> _TASK ITEM_
Retype the records below from their first line through the line containing "min in group", and include nothing else.
-------- DATA FOR REVIEW --------
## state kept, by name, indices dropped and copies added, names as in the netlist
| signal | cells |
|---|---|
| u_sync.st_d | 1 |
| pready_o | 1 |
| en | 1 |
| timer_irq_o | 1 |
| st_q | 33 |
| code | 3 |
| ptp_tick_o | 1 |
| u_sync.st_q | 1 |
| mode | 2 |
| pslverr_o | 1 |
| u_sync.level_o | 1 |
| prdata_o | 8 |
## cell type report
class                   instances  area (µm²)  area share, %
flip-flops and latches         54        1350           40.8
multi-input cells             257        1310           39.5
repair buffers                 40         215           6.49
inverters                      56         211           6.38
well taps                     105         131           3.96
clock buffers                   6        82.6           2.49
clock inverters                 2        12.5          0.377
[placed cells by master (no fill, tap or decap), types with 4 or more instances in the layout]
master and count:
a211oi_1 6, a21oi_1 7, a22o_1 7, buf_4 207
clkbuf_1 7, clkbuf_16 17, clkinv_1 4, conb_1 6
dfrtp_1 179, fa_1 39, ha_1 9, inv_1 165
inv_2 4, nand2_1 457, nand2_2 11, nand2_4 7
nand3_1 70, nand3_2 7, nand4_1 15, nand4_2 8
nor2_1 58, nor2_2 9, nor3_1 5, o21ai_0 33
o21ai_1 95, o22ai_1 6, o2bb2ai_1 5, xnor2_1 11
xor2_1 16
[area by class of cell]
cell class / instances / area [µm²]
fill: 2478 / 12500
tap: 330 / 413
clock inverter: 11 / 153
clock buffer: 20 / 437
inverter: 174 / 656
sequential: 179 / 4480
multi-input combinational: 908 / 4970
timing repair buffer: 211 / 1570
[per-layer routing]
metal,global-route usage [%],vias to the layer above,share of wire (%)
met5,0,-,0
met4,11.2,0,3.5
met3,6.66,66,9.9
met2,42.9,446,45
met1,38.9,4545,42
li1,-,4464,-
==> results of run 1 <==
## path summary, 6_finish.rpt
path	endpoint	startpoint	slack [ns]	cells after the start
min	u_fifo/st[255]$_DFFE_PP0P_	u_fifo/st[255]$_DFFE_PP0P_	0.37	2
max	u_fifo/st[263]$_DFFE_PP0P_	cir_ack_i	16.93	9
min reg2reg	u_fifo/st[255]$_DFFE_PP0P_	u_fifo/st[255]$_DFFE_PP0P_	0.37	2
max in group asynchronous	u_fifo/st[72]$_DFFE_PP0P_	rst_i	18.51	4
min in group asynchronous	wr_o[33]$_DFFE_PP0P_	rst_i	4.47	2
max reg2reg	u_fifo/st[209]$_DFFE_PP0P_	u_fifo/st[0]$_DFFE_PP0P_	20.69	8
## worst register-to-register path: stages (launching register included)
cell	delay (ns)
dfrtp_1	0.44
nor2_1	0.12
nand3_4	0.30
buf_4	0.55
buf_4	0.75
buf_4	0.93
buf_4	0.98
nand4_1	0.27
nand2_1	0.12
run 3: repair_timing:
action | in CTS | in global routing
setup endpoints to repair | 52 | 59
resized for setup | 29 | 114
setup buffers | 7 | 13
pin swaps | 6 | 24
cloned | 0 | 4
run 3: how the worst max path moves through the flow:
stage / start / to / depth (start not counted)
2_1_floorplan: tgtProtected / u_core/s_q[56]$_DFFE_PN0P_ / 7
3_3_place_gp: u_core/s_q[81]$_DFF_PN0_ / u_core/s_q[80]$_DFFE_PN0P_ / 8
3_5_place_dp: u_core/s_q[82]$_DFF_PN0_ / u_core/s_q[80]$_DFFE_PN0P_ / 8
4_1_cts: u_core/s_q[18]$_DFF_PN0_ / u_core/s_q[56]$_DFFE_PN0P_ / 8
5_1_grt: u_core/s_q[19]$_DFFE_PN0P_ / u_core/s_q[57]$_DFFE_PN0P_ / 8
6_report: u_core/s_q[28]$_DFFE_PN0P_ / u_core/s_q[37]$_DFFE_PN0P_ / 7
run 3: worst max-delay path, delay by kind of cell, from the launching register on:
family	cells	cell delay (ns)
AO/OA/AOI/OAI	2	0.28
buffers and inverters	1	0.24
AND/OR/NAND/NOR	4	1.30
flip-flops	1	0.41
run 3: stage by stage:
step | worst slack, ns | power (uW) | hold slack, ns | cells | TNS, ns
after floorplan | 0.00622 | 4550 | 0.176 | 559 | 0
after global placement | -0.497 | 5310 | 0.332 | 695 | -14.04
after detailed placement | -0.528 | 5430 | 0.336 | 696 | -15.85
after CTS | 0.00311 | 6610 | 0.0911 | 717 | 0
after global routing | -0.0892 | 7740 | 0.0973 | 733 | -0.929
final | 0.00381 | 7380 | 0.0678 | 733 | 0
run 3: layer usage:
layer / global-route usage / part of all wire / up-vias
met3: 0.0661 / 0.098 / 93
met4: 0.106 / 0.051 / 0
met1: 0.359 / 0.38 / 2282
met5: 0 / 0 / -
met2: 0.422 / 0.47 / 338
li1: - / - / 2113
$ cat src/rtl/rfp_odd_parity.sv
// Odd parity over the bits of a word selected by a mask.
// Assumes mask bits above the used field are zero.
module rfp_odd_parity
(
  input  wire logic [10:0] data,
  input  wire logic [10:0] mask,
  output logic             odd
);
  assign odd = ~^(data & mask);
endmodule : rfp_odd_parity
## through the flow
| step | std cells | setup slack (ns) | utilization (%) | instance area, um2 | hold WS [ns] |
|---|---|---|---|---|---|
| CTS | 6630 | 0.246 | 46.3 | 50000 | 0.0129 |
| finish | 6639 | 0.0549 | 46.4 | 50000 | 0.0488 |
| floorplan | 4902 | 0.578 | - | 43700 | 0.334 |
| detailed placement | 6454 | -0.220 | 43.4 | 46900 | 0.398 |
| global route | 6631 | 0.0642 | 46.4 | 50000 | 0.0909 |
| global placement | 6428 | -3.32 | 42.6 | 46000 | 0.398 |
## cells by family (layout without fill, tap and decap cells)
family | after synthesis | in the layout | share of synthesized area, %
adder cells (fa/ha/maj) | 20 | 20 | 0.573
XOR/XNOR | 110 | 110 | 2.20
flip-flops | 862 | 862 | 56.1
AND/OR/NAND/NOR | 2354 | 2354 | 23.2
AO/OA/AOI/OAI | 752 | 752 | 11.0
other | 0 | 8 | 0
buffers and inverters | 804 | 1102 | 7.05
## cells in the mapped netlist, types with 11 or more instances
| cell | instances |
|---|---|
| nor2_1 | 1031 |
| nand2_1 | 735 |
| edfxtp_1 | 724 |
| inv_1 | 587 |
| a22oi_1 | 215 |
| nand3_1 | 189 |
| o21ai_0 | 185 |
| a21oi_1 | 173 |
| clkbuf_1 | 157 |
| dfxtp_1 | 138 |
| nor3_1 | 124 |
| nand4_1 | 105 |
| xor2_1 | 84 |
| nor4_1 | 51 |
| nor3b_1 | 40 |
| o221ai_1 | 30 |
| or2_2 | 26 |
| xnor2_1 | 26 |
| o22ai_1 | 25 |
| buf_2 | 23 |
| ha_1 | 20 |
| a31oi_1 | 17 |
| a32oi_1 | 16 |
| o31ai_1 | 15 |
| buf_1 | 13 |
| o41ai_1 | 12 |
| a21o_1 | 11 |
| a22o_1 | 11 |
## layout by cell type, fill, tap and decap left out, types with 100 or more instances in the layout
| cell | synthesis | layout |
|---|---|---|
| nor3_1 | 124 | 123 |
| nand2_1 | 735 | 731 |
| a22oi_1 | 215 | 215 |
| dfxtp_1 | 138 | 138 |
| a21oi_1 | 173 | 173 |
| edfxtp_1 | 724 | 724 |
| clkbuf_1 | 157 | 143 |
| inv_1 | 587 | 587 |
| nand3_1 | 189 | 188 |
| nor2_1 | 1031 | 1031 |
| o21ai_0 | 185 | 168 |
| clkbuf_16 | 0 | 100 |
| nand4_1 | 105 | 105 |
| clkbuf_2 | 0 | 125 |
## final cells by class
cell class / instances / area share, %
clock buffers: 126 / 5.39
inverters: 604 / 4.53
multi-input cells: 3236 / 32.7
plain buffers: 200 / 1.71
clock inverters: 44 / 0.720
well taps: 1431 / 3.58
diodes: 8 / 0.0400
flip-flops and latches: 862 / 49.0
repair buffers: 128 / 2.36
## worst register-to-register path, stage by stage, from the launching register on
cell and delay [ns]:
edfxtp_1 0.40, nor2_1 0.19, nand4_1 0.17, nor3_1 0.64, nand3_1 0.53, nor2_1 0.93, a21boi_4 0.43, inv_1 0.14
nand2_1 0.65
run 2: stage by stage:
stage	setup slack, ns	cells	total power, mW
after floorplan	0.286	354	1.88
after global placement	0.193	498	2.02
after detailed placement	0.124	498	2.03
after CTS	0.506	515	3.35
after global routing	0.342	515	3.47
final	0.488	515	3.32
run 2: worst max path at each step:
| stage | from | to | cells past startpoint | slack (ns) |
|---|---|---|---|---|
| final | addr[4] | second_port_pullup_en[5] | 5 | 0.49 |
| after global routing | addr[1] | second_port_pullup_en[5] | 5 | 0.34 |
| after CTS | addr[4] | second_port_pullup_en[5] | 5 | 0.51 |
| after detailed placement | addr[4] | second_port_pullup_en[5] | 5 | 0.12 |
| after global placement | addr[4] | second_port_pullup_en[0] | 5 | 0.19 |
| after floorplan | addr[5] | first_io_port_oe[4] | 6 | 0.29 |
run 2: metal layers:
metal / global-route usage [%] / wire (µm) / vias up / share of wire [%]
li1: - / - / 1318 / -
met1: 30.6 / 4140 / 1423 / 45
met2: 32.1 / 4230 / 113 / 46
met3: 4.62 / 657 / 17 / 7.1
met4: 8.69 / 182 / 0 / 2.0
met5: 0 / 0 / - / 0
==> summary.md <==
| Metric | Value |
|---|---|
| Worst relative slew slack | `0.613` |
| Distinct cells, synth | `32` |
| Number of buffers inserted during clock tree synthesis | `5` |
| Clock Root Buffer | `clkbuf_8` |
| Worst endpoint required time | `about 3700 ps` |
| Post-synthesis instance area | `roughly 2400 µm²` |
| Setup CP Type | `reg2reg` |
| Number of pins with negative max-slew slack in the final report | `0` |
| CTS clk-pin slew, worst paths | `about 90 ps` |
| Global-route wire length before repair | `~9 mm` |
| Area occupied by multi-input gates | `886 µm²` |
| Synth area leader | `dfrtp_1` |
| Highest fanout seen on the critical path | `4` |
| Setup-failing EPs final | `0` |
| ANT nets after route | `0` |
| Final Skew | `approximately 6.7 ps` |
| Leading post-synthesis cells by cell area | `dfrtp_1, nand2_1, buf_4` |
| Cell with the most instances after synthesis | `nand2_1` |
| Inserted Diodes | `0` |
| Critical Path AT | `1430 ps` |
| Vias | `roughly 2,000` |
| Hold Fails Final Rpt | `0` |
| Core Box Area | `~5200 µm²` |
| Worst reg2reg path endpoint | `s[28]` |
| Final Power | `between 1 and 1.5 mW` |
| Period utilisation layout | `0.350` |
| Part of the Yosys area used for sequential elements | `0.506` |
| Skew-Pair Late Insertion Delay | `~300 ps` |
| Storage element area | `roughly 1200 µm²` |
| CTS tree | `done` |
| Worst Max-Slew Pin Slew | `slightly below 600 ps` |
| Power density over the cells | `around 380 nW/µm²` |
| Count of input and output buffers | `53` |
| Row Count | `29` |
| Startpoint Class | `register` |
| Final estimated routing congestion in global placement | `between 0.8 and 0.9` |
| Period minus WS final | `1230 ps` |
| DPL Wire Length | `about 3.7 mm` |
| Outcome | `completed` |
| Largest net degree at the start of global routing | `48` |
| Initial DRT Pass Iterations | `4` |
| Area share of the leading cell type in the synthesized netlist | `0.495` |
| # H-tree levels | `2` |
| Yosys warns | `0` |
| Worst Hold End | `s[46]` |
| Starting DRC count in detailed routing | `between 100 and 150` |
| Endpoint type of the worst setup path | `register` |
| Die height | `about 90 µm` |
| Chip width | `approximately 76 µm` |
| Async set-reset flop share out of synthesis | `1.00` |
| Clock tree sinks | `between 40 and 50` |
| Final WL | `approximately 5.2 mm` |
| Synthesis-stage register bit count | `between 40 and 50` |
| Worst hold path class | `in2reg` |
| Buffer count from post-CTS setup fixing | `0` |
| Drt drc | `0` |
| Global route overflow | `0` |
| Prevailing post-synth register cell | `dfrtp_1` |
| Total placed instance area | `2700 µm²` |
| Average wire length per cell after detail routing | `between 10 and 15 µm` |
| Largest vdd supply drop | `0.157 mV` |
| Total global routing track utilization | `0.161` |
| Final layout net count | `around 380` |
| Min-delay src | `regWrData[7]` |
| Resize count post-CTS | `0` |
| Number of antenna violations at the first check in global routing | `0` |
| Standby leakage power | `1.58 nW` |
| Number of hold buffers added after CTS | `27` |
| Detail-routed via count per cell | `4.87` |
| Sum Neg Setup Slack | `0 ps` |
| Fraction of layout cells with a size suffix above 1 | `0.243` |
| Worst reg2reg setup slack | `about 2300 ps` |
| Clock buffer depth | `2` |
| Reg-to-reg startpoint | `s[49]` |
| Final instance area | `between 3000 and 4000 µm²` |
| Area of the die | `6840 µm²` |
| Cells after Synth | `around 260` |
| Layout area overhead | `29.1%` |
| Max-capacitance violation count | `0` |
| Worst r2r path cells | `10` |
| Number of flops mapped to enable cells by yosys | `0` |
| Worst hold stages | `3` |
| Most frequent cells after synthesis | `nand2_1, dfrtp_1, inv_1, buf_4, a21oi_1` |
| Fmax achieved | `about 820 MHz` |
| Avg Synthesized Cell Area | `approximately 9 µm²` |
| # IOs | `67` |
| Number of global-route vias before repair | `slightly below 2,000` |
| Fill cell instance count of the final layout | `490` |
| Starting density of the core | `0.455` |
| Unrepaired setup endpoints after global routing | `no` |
--------
> _SOLUTION FOR THIS EXERCISE_
## state kept, by name, indices dropped and copies added, names as in the netlist
| signal | cells |
|---|---|
| u_sync.st_d | 1 |
| pready_o | 1 |
| en | 1 |
| timer_irq_o | 1 |
| st_q | 33 |
| code | 3 |
| ptp_tick_o | 1 |
| u_sync.st_q | 1 |
| mode | 2 |
| pslverr_o | 1 |
| u_sync.level_o | 1 |
| prdata_o | 8 |
## cell type report
class                   instances  area (µm²)  area share, %
flip-flops and latches         54        1350           40.8
multi-input cells             257        1310           39.5
repair buffers                 40         215           6.49
inverters                      56         211           6.38
well taps                     105         131           3.96
clock buffers                   6        82.6           2.49
clock inverters                 2        12.5          0.377
[placed cells by master (no fill, tap or decap), types with 4 or more instances in the layout]
master and count:
a211oi_1 6, a21oi_1 7, a22o_1 7, buf_4 207
clkbuf_1 7, clkbuf_16 17, clkinv_1 4, conb_1 6
dfrtp_1 179, fa_1 39, ha_1 9, inv_1 165
inv_2 4, nand2_1 457, nand2_2 11, nand2_4 7
nand3_1 70, nand3_2 7, nand4_1 15, nand4_2 8
nor2_1 58, nor2_2 9, nor3_1 5, o21ai_0 33
o21ai_1 95, o22ai_1 6, o2bb2ai_1 5, xnor2_1 11
xor2_1 16
[area by class of cell]
cell class / instances / area [µm²]
fill: 2478 / 12500
tap: 330 / 413
clock inverter: 11 / 153
clock buffer: 20 / 437
inverter: 174 / 656
sequential: 179 / 4480
multi-input combinational: 908 / 4970
timing repair buffer: 211 / 1570
[per-layer routing]
metal,global-route usage [%],vias to the layer above,share of wire (%)
met5,0,-,0
met4,11.2,0,3.5
met3,6.66,66,9.9
met2,42.9,446,45
met1,38.9,4545,42
li1,-,4464,-
==> results of run 1 <==
## path summary, 6_finish.rpt
path	endpoint	startpoint	slack [ns]	cells after the start
min	u_fifo/st[255]$_DFFE_PP0P_	u_fifo/st[255]$_DFFE_PP0P_	0.37	2
max	u_fifo/st[263]$_DFFE_PP0P_	cir_ack_i	16.93	9
min reg2reg	u_fifo/st[255]$_DFFE_PP0P_	u_fifo/st[255]$_DFFE_PP0P_	0.37	2
max in group asynchronous	u_fifo/st[72]$_DFFE_PP0P_	rst_i	18.51	4
min in group asynchronous	wr_o[33]$_DFFE_PP0P_	rst_i	4.47	2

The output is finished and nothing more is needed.